┌─ Given information
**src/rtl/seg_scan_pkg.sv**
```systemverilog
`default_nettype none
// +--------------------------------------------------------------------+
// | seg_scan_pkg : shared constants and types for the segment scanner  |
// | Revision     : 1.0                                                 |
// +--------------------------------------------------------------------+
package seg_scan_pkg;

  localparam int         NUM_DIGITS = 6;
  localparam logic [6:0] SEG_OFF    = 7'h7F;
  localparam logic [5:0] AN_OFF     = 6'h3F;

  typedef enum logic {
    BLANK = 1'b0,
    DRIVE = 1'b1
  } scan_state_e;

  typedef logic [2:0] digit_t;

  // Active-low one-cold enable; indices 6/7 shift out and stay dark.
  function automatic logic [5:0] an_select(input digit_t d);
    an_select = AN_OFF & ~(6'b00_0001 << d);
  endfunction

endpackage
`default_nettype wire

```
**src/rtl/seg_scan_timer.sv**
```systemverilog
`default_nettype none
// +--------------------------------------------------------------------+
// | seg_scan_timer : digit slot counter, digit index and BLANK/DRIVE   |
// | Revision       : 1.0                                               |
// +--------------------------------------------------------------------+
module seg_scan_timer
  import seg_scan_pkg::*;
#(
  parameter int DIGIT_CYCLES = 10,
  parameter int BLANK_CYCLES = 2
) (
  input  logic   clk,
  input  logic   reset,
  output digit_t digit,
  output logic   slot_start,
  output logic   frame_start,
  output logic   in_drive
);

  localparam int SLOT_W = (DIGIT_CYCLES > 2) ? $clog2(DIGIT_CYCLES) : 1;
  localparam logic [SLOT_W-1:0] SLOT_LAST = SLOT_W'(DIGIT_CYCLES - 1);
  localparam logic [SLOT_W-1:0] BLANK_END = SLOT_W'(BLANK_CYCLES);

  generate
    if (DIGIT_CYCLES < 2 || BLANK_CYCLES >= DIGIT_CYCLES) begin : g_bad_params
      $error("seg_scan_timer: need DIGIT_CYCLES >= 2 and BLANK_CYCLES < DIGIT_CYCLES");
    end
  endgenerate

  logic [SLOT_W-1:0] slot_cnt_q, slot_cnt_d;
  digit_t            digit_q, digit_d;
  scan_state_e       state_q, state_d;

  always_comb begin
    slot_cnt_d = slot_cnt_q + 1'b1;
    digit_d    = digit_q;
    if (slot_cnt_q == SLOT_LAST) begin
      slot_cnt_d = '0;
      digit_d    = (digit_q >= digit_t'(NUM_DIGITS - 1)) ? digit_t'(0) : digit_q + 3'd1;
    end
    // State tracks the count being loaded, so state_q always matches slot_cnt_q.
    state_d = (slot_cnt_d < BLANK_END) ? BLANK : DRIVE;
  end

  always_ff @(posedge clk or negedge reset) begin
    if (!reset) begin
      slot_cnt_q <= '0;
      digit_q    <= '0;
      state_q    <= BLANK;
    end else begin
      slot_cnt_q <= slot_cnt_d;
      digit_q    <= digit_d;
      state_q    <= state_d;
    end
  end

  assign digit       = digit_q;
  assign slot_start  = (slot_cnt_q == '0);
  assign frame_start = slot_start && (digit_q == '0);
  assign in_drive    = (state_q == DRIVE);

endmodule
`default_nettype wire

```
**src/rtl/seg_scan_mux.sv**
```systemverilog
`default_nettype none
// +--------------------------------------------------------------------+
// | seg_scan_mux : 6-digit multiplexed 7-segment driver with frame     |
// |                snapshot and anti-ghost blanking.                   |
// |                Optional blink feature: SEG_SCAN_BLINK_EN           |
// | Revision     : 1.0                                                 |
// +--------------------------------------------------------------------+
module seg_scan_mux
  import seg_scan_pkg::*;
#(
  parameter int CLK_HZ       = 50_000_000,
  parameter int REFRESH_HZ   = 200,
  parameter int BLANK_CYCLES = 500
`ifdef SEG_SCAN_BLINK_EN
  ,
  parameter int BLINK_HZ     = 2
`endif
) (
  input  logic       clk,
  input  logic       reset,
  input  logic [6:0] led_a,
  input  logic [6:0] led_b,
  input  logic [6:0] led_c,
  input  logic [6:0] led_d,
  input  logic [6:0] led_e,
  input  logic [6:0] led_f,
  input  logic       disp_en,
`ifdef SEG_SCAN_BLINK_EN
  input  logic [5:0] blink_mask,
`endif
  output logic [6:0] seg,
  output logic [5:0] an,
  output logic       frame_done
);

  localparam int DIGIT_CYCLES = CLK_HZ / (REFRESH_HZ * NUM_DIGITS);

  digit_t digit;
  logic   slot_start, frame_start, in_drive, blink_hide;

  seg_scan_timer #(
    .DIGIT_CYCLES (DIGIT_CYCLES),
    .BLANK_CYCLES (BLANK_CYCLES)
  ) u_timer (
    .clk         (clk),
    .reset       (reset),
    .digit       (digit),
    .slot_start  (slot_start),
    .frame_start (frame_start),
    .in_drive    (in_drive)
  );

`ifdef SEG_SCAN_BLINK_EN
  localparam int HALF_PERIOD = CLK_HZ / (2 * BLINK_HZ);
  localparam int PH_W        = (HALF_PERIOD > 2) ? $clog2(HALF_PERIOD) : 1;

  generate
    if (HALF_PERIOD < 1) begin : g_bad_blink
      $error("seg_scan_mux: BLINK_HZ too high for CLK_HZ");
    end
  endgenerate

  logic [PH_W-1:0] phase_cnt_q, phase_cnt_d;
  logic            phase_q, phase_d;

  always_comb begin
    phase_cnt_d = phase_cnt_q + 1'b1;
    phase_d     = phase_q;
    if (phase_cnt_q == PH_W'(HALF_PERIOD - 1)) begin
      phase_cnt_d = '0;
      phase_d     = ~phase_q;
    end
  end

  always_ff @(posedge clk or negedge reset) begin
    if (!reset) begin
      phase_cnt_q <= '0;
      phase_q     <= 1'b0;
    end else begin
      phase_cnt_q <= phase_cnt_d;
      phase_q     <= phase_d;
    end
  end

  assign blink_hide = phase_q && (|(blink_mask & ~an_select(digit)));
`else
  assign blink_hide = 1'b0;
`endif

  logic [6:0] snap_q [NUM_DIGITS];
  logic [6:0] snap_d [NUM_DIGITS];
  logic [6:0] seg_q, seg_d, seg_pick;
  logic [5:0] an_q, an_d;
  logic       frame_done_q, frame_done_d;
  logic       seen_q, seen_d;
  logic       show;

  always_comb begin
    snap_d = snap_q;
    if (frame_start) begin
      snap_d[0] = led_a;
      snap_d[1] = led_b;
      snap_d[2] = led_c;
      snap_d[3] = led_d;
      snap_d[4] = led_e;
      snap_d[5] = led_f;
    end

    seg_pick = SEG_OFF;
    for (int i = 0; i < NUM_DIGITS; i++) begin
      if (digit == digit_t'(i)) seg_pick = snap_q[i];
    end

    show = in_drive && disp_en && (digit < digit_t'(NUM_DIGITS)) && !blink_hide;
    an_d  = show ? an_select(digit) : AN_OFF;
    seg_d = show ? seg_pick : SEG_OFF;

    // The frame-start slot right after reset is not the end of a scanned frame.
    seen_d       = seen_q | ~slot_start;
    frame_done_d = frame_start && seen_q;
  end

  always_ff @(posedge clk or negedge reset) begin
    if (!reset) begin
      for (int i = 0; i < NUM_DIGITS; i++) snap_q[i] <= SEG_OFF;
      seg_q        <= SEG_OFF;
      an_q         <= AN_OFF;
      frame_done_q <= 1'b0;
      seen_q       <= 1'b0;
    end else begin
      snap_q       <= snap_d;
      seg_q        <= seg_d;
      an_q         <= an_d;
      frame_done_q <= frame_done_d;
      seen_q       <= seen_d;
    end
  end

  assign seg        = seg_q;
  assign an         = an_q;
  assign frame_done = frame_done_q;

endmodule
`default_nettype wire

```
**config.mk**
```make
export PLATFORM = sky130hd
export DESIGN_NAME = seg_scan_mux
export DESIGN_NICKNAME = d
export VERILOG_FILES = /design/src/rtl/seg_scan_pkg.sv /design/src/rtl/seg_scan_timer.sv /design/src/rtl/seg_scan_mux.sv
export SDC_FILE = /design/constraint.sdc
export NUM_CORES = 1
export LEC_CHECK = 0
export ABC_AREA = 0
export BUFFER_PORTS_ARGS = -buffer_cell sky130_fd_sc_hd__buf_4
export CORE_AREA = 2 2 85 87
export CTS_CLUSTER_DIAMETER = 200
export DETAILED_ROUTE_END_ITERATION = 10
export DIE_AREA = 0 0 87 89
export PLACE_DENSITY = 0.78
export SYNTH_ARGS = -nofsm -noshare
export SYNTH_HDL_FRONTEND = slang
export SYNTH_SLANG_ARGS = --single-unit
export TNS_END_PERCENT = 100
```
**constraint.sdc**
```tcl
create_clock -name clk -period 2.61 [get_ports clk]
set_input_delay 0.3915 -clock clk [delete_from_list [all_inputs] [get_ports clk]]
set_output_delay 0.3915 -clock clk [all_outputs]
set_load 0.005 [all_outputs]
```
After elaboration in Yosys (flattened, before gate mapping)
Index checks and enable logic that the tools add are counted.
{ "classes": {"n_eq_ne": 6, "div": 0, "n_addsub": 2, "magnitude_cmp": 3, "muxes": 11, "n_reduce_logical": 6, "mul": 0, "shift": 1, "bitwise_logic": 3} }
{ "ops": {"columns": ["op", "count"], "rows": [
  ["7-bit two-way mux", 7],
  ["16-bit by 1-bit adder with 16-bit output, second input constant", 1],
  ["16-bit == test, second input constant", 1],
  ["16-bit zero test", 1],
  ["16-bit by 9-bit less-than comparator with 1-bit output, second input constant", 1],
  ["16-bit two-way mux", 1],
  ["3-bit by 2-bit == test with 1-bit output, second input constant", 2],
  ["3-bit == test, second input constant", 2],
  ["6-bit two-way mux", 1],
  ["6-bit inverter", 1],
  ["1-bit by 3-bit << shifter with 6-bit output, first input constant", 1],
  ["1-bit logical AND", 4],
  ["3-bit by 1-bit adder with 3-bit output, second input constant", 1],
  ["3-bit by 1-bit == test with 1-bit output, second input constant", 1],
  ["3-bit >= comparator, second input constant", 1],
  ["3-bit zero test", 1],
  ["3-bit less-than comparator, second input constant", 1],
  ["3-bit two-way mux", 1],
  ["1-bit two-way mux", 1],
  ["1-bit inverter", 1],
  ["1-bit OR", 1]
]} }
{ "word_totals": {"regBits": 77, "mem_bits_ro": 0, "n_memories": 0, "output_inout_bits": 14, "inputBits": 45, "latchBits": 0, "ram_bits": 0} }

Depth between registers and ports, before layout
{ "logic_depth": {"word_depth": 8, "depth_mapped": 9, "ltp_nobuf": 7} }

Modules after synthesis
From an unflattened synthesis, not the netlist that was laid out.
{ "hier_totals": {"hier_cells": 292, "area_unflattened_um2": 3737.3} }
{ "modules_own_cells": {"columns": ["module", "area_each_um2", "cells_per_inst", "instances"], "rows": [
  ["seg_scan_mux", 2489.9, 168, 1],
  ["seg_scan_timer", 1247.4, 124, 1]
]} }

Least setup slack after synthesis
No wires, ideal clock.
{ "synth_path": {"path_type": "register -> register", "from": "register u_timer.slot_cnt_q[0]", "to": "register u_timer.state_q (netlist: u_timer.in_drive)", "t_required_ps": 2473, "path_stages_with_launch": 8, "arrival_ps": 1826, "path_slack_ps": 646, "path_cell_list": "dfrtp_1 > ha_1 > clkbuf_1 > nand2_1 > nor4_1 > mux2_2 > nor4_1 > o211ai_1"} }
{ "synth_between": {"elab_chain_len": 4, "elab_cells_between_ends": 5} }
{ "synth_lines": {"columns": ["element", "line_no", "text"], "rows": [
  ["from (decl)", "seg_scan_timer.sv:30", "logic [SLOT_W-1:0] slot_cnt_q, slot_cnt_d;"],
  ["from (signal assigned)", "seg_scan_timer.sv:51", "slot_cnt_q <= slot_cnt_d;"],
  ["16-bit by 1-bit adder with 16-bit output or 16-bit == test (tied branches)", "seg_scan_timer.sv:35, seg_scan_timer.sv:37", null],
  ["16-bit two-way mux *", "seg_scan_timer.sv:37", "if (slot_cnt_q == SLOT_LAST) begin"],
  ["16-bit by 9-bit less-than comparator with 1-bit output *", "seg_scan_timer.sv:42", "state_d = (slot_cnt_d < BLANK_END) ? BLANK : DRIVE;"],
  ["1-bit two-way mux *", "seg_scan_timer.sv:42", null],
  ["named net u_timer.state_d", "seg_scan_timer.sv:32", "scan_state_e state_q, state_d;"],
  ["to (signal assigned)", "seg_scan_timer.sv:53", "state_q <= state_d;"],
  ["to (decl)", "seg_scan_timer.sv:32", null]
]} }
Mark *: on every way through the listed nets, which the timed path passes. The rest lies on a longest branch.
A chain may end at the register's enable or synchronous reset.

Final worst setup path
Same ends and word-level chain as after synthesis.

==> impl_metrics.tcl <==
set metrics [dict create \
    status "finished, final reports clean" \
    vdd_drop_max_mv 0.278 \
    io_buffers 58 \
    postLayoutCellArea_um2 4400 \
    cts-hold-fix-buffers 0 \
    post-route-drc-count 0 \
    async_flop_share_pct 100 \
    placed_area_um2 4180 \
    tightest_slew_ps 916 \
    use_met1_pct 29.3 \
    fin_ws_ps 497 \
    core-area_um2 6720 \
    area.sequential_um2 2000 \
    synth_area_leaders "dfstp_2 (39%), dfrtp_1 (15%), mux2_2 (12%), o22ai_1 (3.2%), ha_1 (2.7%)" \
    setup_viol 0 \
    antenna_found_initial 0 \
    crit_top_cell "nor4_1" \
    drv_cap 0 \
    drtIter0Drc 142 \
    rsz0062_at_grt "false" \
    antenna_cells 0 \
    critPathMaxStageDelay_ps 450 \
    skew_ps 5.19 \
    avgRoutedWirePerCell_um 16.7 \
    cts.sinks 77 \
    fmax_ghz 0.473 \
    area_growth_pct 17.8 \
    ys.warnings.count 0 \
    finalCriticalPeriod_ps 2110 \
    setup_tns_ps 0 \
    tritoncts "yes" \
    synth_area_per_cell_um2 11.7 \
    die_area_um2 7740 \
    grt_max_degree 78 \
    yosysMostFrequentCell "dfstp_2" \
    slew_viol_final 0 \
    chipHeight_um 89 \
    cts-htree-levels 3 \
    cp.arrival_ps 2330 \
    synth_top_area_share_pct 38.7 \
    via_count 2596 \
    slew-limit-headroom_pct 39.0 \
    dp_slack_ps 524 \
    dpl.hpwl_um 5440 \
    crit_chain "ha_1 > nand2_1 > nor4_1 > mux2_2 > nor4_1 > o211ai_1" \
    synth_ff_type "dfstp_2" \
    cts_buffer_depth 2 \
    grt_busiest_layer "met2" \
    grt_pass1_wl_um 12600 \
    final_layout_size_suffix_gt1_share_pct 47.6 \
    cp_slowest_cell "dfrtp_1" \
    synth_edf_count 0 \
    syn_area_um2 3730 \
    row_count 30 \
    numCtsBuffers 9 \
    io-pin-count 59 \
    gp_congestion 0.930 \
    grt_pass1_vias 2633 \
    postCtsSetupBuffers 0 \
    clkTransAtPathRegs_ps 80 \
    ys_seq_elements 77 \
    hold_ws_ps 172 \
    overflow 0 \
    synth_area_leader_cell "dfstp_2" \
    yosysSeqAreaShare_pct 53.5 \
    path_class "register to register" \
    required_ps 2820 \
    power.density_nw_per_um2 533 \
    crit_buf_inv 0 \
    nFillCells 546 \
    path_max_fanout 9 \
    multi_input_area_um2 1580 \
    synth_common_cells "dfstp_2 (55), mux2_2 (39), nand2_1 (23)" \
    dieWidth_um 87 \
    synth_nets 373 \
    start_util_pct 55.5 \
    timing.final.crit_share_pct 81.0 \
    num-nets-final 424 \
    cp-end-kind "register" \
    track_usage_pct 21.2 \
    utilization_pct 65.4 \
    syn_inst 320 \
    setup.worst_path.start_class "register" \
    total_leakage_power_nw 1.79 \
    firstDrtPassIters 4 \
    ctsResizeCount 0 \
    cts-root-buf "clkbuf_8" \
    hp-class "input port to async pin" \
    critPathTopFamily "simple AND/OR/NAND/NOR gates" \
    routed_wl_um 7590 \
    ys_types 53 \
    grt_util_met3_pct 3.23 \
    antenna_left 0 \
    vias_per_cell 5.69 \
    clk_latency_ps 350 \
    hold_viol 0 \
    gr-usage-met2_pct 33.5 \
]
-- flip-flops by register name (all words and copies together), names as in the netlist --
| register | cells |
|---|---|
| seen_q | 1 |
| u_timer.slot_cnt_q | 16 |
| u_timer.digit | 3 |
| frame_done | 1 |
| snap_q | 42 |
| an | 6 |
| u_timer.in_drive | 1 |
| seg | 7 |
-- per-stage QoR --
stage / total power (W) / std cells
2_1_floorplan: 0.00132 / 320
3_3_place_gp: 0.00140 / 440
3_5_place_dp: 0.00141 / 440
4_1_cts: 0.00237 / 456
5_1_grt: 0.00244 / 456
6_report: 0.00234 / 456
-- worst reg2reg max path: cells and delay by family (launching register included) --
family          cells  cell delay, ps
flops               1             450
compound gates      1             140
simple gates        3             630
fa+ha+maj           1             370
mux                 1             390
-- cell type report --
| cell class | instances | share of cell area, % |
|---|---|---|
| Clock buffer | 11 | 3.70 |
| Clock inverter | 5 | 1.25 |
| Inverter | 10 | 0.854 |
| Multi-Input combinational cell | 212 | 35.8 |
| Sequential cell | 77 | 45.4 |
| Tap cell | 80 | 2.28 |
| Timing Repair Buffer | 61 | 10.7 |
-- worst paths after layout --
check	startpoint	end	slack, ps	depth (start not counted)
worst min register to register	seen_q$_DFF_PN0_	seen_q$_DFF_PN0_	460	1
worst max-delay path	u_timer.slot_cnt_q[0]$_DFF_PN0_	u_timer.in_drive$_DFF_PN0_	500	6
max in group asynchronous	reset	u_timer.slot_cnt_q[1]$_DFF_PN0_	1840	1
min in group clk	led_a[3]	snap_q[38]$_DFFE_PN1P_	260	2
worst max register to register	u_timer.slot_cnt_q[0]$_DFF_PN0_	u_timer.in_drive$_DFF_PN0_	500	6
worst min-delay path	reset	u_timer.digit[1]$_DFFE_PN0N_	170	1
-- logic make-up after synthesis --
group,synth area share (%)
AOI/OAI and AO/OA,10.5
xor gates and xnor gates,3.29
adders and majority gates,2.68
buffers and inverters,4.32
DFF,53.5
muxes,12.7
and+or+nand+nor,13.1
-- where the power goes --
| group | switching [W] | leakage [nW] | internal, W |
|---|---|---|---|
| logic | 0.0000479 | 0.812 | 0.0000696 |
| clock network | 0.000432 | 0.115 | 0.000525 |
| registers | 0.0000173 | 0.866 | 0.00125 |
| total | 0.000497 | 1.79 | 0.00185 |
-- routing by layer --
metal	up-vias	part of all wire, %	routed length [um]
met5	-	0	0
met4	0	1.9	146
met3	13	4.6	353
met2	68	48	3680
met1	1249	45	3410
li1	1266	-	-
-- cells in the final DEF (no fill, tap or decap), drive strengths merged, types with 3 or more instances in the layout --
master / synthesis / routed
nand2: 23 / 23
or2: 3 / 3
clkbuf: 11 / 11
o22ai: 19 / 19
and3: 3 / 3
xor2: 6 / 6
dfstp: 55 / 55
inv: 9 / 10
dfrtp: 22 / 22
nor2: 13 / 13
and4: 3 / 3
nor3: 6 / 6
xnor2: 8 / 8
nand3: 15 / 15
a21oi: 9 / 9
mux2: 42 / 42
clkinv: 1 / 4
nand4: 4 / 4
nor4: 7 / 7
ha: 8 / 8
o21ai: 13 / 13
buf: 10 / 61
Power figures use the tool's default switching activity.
└─
▸ **Exercise directions**
Extract all lines from the data in which "segment" is found.

▸ **Exercise response**
// | seg_scan_pkg : shared constants and types for the segment scanner  |
// | seg_scan_mux : 6-digit multiplexed 7-segment driver with frame     |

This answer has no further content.